MS-DGCNN++: Multi-Scale Dynamic Graph Convolution with Scale-Dependent Normalization for Robust LiDAR Tree Species Classification

Graph-based deep learning on LiDAR point clouds encodes geometry through edge features, yet standard implementations use the same encoding at every scale. In tree species classification, where point density varies by orders of magnitude between trunk and canopy, this is particularly limiting. We prove it is suboptimal: normalized directional features have mean squared error decaying as $\mathcal{O}(1/s^2)$ with inter-point distance~$s$, while raw displacement error is constant, implying each encoding suits a different signal-to-noise ratio (SNR) regime. We propose MS-DGCNN++, a multi-scale dynamic graph convolutional network with \emph{scale-dependent edge encoding}: raw vectors at the local scale (low SNR) and hybrid raw-plus-normalized vectors at the intermediate scale (high SNR).

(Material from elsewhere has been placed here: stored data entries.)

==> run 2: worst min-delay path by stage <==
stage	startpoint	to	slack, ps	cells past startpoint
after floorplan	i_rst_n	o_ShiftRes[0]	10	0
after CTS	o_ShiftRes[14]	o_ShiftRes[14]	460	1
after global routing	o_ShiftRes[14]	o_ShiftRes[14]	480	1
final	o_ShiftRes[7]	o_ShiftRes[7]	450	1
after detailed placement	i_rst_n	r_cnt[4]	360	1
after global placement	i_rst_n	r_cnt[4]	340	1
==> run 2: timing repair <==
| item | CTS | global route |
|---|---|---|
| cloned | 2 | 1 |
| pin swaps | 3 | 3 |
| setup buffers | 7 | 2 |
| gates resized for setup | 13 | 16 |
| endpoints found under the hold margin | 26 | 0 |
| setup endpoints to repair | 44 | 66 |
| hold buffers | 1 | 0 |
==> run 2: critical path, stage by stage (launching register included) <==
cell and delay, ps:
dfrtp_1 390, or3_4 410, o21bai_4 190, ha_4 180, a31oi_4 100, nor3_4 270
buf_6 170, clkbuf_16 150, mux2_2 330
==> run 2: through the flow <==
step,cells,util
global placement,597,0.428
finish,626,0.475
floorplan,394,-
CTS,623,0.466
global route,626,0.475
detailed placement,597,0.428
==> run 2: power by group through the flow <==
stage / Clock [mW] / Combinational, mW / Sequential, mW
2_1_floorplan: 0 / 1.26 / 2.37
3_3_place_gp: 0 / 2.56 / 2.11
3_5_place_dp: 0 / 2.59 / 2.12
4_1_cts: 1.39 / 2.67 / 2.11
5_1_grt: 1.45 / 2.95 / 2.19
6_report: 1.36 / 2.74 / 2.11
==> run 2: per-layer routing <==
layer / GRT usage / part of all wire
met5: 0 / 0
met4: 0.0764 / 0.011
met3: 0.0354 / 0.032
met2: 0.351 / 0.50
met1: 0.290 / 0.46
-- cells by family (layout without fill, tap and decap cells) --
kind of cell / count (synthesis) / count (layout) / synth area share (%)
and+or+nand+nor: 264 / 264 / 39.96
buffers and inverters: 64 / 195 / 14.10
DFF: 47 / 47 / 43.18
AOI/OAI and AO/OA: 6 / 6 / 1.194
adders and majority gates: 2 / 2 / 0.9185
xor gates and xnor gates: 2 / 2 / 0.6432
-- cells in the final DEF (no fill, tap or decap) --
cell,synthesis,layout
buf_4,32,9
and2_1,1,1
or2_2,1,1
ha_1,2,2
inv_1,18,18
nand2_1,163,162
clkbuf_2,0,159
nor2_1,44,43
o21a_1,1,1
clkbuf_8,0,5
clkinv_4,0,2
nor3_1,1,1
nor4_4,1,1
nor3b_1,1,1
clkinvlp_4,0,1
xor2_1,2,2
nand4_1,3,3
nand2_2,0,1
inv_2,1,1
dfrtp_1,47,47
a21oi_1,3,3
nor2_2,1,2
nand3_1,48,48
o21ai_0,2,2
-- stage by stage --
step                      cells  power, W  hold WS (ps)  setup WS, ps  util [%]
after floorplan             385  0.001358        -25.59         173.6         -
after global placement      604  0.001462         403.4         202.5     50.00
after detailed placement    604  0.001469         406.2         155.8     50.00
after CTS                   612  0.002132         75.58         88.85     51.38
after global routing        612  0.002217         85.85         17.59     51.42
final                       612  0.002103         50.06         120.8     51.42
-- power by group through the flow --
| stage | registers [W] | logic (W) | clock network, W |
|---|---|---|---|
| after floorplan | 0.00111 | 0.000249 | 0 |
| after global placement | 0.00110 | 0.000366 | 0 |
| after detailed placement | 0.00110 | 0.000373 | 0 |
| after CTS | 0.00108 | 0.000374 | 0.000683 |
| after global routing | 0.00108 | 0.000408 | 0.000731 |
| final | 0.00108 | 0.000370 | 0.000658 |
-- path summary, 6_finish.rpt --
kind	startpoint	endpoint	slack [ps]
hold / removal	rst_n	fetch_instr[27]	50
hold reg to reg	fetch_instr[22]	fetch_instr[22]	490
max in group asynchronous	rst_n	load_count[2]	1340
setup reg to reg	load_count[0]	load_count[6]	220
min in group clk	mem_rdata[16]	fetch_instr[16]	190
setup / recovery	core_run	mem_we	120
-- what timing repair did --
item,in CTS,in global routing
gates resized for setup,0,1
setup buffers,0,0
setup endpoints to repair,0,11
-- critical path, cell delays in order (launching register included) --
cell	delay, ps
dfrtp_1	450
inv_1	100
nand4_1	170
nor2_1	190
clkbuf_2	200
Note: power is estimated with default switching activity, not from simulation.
## src/rtl/fp_cvt_arb.sv

```systemverilog
// Round-robin shared controller for the int-to-float converter (fcvt.s.w).
// Two requesters feed a 2-stage valid/ready pipeline; results carry NX, tag and source.
module fp_cvt_arb #(
  parameter int unsigned TAG_W = 5,
  parameter int unsigned CNT_W = 32
) (
  input  logic             clk,
  input  logic             rst,
  input  logic             flush,
  input  logic             req0_valid,
  output logic             req0_ready,
  input  logic [31:0]      req0_data,
  input  logic [TAG_W-1:0] req0_tag,
  input  logic             req1_valid,
  output logic             req1_ready,
  input  logic [31:0]      req1_data,
  input  logic [TAG_W-1:0] req1_tag,
  output logic             out_valid,
  input  logic             out_ready,
  output logic [31:0]      out_data,
  output logic [4:0]       out_flags,
  output logic [TAG_W-1:0] out_tag,
  output logic             out_src,
  output logic [CNT_W-1:0] conv_cnt
);

  // Signed int32 to IEEE single, round-to-nearest-even; returns {nx, result}.
  function automatic logic [32:0] fp_cvt(input logic [31:0] op);
    logic        sign;
    logic [31:0] mag;
    logic [31:0] norm;
    logic [4:0]  lead;
    logic        rnd;
    logic [23:0] frac;
    logic [7:0]  expo;
    sign = op[31];
    mag  = sign ? (~op + 32'd1) : op;
    lead = '0;
    for (int i = 0; i < 32; i++) begin
      if (mag[i]) lead = 5'(i);
    end
    norm = mag << (5'd31 - lead);
    // Guard bit set and either sticky bits or an odd LSB means round up.
    rnd  = norm[7] & ((|norm[6:0]) | norm[8]);
    frac = {1'b0, norm[30:8]} + 24'(rnd);
    expo = 8'd127 + {3'd0, lead} + {7'd0, frac[23]};
    if (!norm[31]) return 33'd0;
    return {|norm[7:0], sign, expo, frac[22:0]};
  endfunction

  logic             s1_v, s2_v, rr;
  logic [31:0]      s1_data;
  logic [TAG_W-1:0] s1_tag;
  logic             s1_src;
  logic             s1_can_load, s2_can_load;
  logic             gnt0, gnt1, acc, acc_src;
  logic [32:0]      cvt;

  always_comb begin
    s2_can_load = !s2_v | out_ready;
    s1_can_load = !s1_v | s2_can_load;
    gnt0        = req0_valid & (!req1_valid | !rr);
    gnt1        = req1_valid & (!req0_valid | rr);
    req0_ready  = gnt0 & s1_can_load & !flush;
    req1_ready  = gnt1 & s1_can_load & !flush;
    acc_src     = req1_valid & req1_ready;
    acc         = (req0_valid & req0_ready) | acc_src;
    cvt         = fp_cvt(s1_data);
    out_valid   = s2_v;
  end

  always_ff @(posedge clk or posedge rst) begin
    if (rst) begin
      s1_v    <= 1'b0;
      s1_data <= '0;
      s1_tag  <= '0;
      s1_src  <= 1'b0;
      rr      <= 1'b0;
    end else if (flush) begin
      s1_v <= 1'b0;
    end else if (s1_can_load) begin
      s1_v <= acc;
      if (acc) begin
        s1_data <= acc_src ? req1_data : req0_data;
        s1_tag  <= acc_src ? req1_tag : req0_tag;
        s1_src  <= acc_src;
        rr      <= ~acc_src;
      end
    end
  end

  always_ff @(posedge clk or posedge rst) begin
    if (rst) begin
      s2_v      <= 1'b0;
      out_data  <= '0;
      out_flags <= '0;
      out_tag   <= '0;
      out_src   <= 1'b0;
    end else if (flush) begin
      s2_v <= 1'b0;
    end else if (s2_can_load) begin
      s2_v <= s1_v;
      if (s1_v) begin
        out_data  <= cvt[31:0];
        out_flags <= {4'b0000, cvt[32]};
        out_tag   <= s1_tag;
        out_src   <= s1_src;
      end
    end
  end

  always_ff @(posedge clk or posedge rst) begin
    if (rst) begin
      conv_cnt <= '0;
    end else if (!flush && s2_v && out_ready) begin
      conv_cnt <= conv_cnt + 1'b1;
    end
  end

endmodule

```

## config.mk

```make
export PLATFORM = sky130hd
export DESIGN_NAME = fp_cvt_arb
export DESIGN_NICKNAME = d
export VERILOG_FILES = /design/src/rtl/fp_cvt_arb.sv
export SDC_FILE = /design/constraint.sdc
export NUM_CORES = 1
export LEC_CHECK = 0
export CORE_ASPECT_RATIO = 0.7
export CORE_MARGIN = 2
export CORE_UTILIZATION = 45
export CTS_BUF_LIST = sky130_fd_sc_hd__clkbuf_16
export DETAILED_ROUTE_END_ITERATION = 16
export PLACE_DENSITY = 0.69
export SYNTH_ARGS = -nofsm -noshare
export SYNTH_HDL_FRONTEND = slang
export SYNTH_SLANG_ARGS = --single-unit
```

## constraint.sdc

```tcl
create_clock -name clk -period 18.12 [get_ports clk]
set_input_delay 3.624 -clock clk [delete_from_list [all_inputs] [get_ports clk]]
set_output_delay 3.624 -clock clk [all_outputs]
set_load 0.005 [all_outputs]
```
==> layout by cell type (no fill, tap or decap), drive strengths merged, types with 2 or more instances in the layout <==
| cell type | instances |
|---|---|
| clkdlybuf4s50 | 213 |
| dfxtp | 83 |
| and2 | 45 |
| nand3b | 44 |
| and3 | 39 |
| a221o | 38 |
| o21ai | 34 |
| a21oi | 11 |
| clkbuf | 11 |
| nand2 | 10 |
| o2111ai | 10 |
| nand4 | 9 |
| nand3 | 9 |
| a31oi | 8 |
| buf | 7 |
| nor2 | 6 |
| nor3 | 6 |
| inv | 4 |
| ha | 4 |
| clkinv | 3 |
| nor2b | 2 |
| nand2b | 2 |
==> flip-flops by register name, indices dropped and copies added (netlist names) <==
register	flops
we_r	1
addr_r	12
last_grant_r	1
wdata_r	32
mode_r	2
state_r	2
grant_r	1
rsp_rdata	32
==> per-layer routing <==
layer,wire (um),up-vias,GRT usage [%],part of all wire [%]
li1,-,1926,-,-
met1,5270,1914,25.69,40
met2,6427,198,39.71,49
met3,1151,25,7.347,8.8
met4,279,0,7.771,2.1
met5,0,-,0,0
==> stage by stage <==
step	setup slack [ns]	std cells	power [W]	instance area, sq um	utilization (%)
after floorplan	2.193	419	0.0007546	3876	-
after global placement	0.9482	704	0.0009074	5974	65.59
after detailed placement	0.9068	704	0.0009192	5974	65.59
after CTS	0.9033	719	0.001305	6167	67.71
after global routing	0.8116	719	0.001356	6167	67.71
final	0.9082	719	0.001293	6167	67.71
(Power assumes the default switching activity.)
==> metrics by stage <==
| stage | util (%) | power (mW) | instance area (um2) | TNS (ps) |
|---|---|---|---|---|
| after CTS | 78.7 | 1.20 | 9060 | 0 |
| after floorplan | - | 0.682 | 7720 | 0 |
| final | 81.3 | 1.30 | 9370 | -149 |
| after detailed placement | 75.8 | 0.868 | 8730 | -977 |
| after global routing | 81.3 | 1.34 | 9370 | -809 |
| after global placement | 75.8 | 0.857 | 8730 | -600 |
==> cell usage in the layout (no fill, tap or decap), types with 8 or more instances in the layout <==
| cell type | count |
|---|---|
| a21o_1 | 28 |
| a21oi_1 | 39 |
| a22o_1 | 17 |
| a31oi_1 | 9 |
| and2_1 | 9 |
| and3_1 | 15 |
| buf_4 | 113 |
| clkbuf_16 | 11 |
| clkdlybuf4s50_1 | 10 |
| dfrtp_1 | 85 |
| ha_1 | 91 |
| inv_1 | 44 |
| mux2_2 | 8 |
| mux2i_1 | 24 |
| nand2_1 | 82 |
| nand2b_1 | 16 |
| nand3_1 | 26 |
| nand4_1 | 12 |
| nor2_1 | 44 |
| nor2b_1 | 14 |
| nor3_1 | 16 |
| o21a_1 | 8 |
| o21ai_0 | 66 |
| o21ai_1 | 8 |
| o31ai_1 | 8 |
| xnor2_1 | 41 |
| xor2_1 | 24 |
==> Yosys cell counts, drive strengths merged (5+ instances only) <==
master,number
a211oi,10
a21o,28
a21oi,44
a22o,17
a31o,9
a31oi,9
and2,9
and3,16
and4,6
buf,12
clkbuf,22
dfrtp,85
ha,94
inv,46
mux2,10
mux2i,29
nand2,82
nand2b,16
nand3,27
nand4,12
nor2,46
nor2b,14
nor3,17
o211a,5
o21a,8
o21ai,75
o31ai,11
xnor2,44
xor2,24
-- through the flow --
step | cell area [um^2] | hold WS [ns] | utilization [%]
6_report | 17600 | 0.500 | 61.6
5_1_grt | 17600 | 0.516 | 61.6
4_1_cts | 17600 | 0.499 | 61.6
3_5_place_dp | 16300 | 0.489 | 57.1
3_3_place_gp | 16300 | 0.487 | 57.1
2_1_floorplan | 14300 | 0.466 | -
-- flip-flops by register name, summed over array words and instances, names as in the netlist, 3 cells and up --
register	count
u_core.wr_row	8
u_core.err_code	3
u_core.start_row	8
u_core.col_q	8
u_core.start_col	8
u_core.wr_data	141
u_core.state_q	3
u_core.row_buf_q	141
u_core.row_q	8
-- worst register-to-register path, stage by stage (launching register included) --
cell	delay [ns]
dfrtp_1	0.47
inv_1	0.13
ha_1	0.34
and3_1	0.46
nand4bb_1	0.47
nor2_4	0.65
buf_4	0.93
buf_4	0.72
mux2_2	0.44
--- src/rtl/dmem_arbiter.sv ---
// Two-master data-memory arbiter: IDLE/ACCESS/RESP serialiser with fixed-priority or round-robin
// selection. Optional statistics counters are built when DMEM_ARB_STATS_EN is defined.
module dmem_arbiter #(
   parameter int unsigned MEM_SIZE_WORDS = 1024,
   parameter int unsigned CPU_PRIO       = 1,
   parameter int unsigned MAX_WAIT       = 8
) (
   input  logic        clk,
   input  logic        rst,
   input  logic        c_req,
   input  logic [31:0] c_addr,
   input  logic [31:0] c_wdata,
   input  logic [3:0]  c_wen,
   output logic        c_ack,
   output logic [31:0] c_rdata,
   input  logic        a_req,
   input  logic [31:0] a_addr,
   input  logic [31:0] a_wdata,
   input  logic [3:0]  a_wen,
   output logic        a_ack,
   output logic [31:0] a_rdata,
   output logic        rsp_err,
   output logic [31:0] m_addr,
   output logic [31:0] m_wdata,
   output logic [3:0]  m_wen,
   input  logic [31:0] m_rdata,
   output logic [15:0] stat_cpu_grants,
   output logic [15:0] stat_acc_grants,
   output logic [15:0] stat_conflicts
);

   localparam int unsigned WaitW = $clog2(MAX_WAIT + 1);
   localparam logic [WaitW-1:0] MaxWait = WaitW'(MAX_WAIT);
   localparam logic [32:0] MemBytes = 33'(MEM_SIZE_WORDS) * 33'd4;

   typedef enum logic [1:0] {StIdle, StAccess, StResp} state_e;

   state_e           state_q;
   logic [31:0]      addr_q;
   logic [31:0]      wdata_q;
   logic [3:0]       wen_q;
   logic             owner_acc_q;
   logic             last_acc_q;
   logic [WaitW-1:0] wait_cnt_q;
   logic [31:0]      rsp_q;
   logic             rsp_err_q;
   logic             c_ack_q;
   logic             a_ack_q;

   logic any_req;
   logic acc_pref;
   logic acc_wins;
   logic in_range;

   always_comb begin
      any_req  = c_req | a_req;
      // On a tie: fixed priority yields only to a starved accelerator, round-robin to whoever
      // was not served last.
      acc_pref = (CPU_PRIO != 0) ? (wait_cnt_q == MaxWait) : !last_acc_q;
      acc_wins = a_req & (!c_req | acc_pref);
      in_range = {1'b0, addr_q} < MemBytes;
   end

   assign m_addr  = addr_q;
   assign m_wdata = wdata_q;
   assign m_wen   = (state_q == StAccess && in_range && !rst) ? wen_q : 4'b0000;
   assign c_ack   = c_ack_q;
   assign a_ack   = a_ack_q;
   assign c_rdata = rsp_q;
   assign a_rdata = rsp_q;
   assign rsp_err = rsp_err_q;

   always_ff @(posedge clk) begin
      if (rst) begin
         state_q     <= StIdle;
         addr_q      <= '0;
         wdata_q     <= '0;
         wen_q       <= '0;
         owner_acc_q <= 1'b0;
         last_acc_q  <= 1'b1;
         wait_cnt_q  <= '0;
         rsp_q       <= '0;
         rsp_err_q   <= 1'b0;
         c_ack_q     <= 1'b0;
         a_ack_q     <= 1'b0;
      end else begin
         case (state_q)
            StIdle: begin
               if (any_req) begin
                  owner_acc_q <= acc_wins;
                  last_acc_q  <= acc_wins;
                  addr_q      <= acc_wins ? a_addr  : c_addr;
                  wdata_q     <= acc_wins ? a_wdata : c_wdata;
                  wen_q       <= acc_wins ? a_wen   : c_wen;
                  state_q     <= StAccess;
                  if (acc_wins) begin
                     wait_cnt_q <= '0;
                  end else if (a_req && wait_cnt_q != MaxWait) begin
                     wait_cnt_q <= wait_cnt_q + 1'b1;
                  end
               end
            end
            StAccess: begin
               rsp_q     <= in_range ? m_rdata : 32'h0;
               rsp_err_q <= !in_range;
               c_ack_q   <= !owner_acc_q;
               a_ack_q   <= owner_acc_q;
               state_q   <= StResp;
            end
            StResp: begin
               c_ack_q   <= 1'b0;
               a_ack_q   <= 1'b0;
               rsp_err_q <= 1'b0;
               state_q   <= StIdle;
            end
            default: state_q <= StIdle;
         endcase
      end
   end

`ifdef DMEM_ARB_STATS_EN
   logic [15:0] stat_cpu_q;
   logic [15:0] stat_acc_q;
   logic [15:0] stat_conf_q;
   logic        decide;

   assign decide = (state_q == StIdle) && any_req;

   always_ff @(posedge clk) begin
      if (rst) begin
         stat_cpu_q  <= '0;
         stat_acc_q  <= '0;
         stat_conf_q <= '0;
      end else if (decide) begin
         if (acc_wins) begin
            stat_acc_q <= (stat_acc_q == 16'hFFFF) ? stat_acc_q : stat_acc_q + 16'd1;
         end else begin
            stat_cpu_q <= (stat_cpu_q == 16'hFFFF) ? stat_cpu_q : stat_cpu_q + 16'd1;
         end
         if (c_req && a_req) begin
            stat_conf_q <= (stat_conf_q == 16'hFFFF) ? stat_conf_q : stat_conf_q + 16'd1;
         end
      end
   end

   assign stat_cpu_grants = stat_cpu_q;
   assign stat_acc_grants = stat_acc_q;
   assign stat_conflicts  = stat_conf_q;
`else
   assign stat_cpu_grants = 16'h0;
   assign stat_acc_grants = 16'h0;
   assign stat_conflicts  = 16'h0;
`endif

endmodule

--- config.mk ---
export PLATFORM = sky130hd
export DESIGN_NAME = dmem_arbiter
export DESIGN_NICKNAME = d
export VERILOG_FILES = /design/src/rtl/dmem_arbiter.sv
export SDC_FILE = /design/constraint.sdc
export NUM_CORES = 1
export LEC_CHECK = 0
export ABC_AREA = 1
export BUFFER_PORTS_ARGS = -buffer_cell sky130_fd_sc_hd__buf_2
export CAP_MARGIN = 0
export CORE_AREA = 2 2 137 139
export CTS_CLUSTER_DIAMETER = 80
export DETAILED_ROUTE_END_ITERATION = 7
export DIE_AREA = 0 0 139 141
export HOLD_SLACK_MARGIN = 0.03
export PLACE_DENSITY = 0.73
export SYNTH_ARGS = -nofsm -noshare
export SYNTH_HDL_FRONTEND = slang
export SYNTH_SLANG_ARGS = --single-unit
--- constraint.sdc ---
create_clock -name clk -period 1.59 [get_ports clk]
set_input_delay 0.159 -clock clk [delete_from_list [all_inputs] [get_ports clk]]
set_output_delay 0.159 -clock clk [all_outputs]
set_load 0.005 [all_outputs]
# Word-level counts from Yosys, hierarchy flattened
# Cells that the tools add are included.
[word_totals] elab_cells=44 input_bits=172 ff_bits=110
[classes] n_lt_le_gt_ge=1 mux=12 eq_ne=5 addsub=1 n_reduce_logical=12 n_bitwise=3
[ops] op="$mux 32" n=3
[ops] op="$lt 32x13->1 const B" n=1
[ops] op="$mux 4" n=4
[ops] op="$pmux 1 s2" n=3
[ops] op="$add 4x1->4 const B" n=1
[ops] op="$eq 4x4->1 const B" n=1
[ops] op="$logic_not 1->1" n=4
[ops] op="$ne 4x4->1 const B" n=1
[ops] op="$pmux 2 s2" n=1
[ops] op="$reduce_bool 2->1" n=2
[ops] op="$logic_and 1x1->1" n=3
[ops] op="$reduce_and 3->1" n=1
[ops] op="$eq 2x1->1 const B" n=1
[ops] op="$eq 2x2->1 const B" n=1
[ops] op="$logic_not 2->1" n=1
[ops] op="$mux 2" n=1
[ops] op="$ne 2x2->1 const B" n=1
[ops] op="$or 1x1->1" n=2
[ops] op="$reduce_and 2->1" n=1
[ops] op="$and 1x1->1" n=1

# Logic depth before layout (Yosys ltp)
# Gate-level depths: netlist of the first run.
[logic_depth] depth_word=5 depth_mapped=11 mapped_depth_nobuf=9

# Least setup slack after synthesis of the first run
# No wires, ideal clock.
[synth_path] path_type="flip-flop to flip-flop" start="register state_q[0]" end="register wdata_q[16], in the netlist m_wdata[16]" path_buffers=2 required_time_ns=1.481 path_slack_ns=0.185 arrival_ns=1.296 path_stages_with_launch=11 setup_time_ns=0.109 cell_sequence="dfxtp_1 -> inv_1 -> ha_1 -> inv_1 -> nor2_4 -> buf_4 -> buf_4 -> nor2_1 -> nor2_1 -> nand2_1 -> inv_1"
[synth_between] elab_chain_len=2
[synth_rtl] item="start, declared" line_no="38" source="state_e state_q;"
[synth_rtl] item="start signal, assigned" line_no="75" source="state_q <= StIdle;"
[synth_rtl] item="start signal, assigned" line_no="95" source="state_q <= StAccess;"
[synth_rtl] item="start signal, assigned" line_no="108" source="state_q <= StResp;"
[synth_rtl] item="$logic_not 2->1" line_no="87" source="case (state_q)"
[synth_rtl] item="$reduce_and 2->1 (no source line)"
[synth_rtl] item="end signal, assigned" line_no="93" source="wdata_q <= acc_wins ? a_wdata : c_wdata;"
[synth_rtl] item="end, declared" line_no="40" source="logic [31:0] wdata_q;"
# Every way passes these cells.
# A chain may end at the register's enable or synchronous reset.

# Final worst setup path of the first run
[layout_path] start="register addr_q[26], in the netlist m_addr[26]" end="output m_wen[2]"
[layout_between] elab_chain_len=4
[layout_rtl] item="start, declared" line_no="39" source="logic [31:0] addr_q;"
[layout_rtl] item="start signal, assigned" line_no="92" source="addr_q <= acc_wins ? a_addr : c_addr;"
[layout_rtl] item="$lt 32x13->1" line_no="61" source="in_range = {1'b0, addr_q} < MemBytes;"
[layout_rtl] item="$logic_and 1x1->1 (2 in a row)" line_no="66" source="assign m_wen = (state_q == StAccess && in_range && !rst) ? wen_q : 4'b0000;"
[layout_rtl] item="$mux 4" line_no="66"
[layout_rtl] item="end, declared" line_no="25" source="output logic [3:0] m_wen,"
# Every way passes these cells.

Five ablations validate this design: encoding ablation confirms $+4$--$6\%$ overall accuracy (OA) gain; density dropout shows the flattest degradation under canopy thinning; a noise sweep locates the theoretical crossover near $\text{SNR}_2 \approx 1.22$; max-pooling provenance reveals far neighbors win $85\%$ of competitions under raw encoding, a bias eliminated by normalization; and isotropy analysis shows normalization nearly doubles effective rank. On STPCTLS (seven species, terrestrial laser scanning), MS-DGCNN++ achieves the highest OA ($92.91\%$) among 56 models, surpassing self-supervised methods with $7$--$24\times$ more parameters using only $1.81$M parameters. On HeliALS (nine species, airborne laser scanning, geometry-only), it achieves $73.66\%$ OA with the best balanced accuracy ($50.28\%$), matching FGI-PointTransformer which uses $4\times$ more points. Robustness analysis across five perturbation types reveals complementary variant strengths for deployment in heterogeneous forest environments. Code:this https URL.